ECLI:NL:RBZWB:2022:6272
Rechtbank Zeeland-West-Brabant
- Eerste aanleg - enkelvoudig
- Rechtspraak.nl
Kennelijk niet-ontvankelijk beroep inzake aanslagen inkomstenbelasting en premie volksverzekeringen
Op 28 oktober 2022 heeft de Rechtbank Zeeland-West-Brabant uitspraak gedaan in een zaak waarbij de gemachtigde van de belanghebbende beroep heeft ingesteld tegen de uitspraken op bezwaar van de inspecteur van de belastingdienst.
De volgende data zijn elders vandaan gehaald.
[src/rtl/csa_seq_ctrl_if.sv]
// Request/response bundle between the ALU front end and the nibble-serial adder sequencer.
// The master drives requests and accepts results; the slave (sequencer) does the reverse.
interface csa_seq_ctrl_if #(
  parameter int WIDTH = 16
) ();
  logic             in_valid;
  logic             in_ready;
  logic             op;
  logic [WIDTH-1:0] a;
  logic [WIDTH-1:0] b;
  logic             c_in;
  logic             out_valid;
  logic             out_ready;
  logic [WIDTH-1:0] result;
  logic             c_out;
  logic             zero;
  logic             ovf;

  modport master (
    output in_valid, op, a, b, c_in, out_ready,
    input  in_ready, out_valid, result, c_out, zero, ovf
  );

  modport slave (
    input  in_valid, op, a, b, c_in, out_ready,
    output in_ready, out_valid, result, c_out, zero, ovf
  );
endinterface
De beroepen betroffen aanslagen inkomstenbelasting en premie volksverzekeringen over de jaren 2017 en 2018. De rechtbank heeft vastgesteld dat de beroepen kennelijk niet-ontvankelijk zijn, omdat de gemachtigde geen beroepsgronden heeft vermeld in de beroepschriften en geen machtiging heeft ingediend. Dit is in strijd met de vereisten van de Algemene wet bestuursrecht (Awb). De rechtbank heeft de gemachtigde meerdere keren verzocht om dit verzuim te herstellen, maar deze heeft geen actie ondernomen. De rechtbank heeft daarom besloten om zonder zitting uitspraak te doen, zoals toegestaan onder artikel 8:54 van de Awb. De rechtbank heeft geconcludeerd dat er geen verontschuldiging voor het verzuim is gebleken en heeft de beroepen niet-ontvankelijk verklaard. Er is geen aanleiding voor een proceskostenveroordeling. De uitspraak is openbaar gemaakt en partijen zijn geïnformeerd over de mogelijkheid om een verzetschrift in te dienen als zij het niet eens zijn met de uitspraak.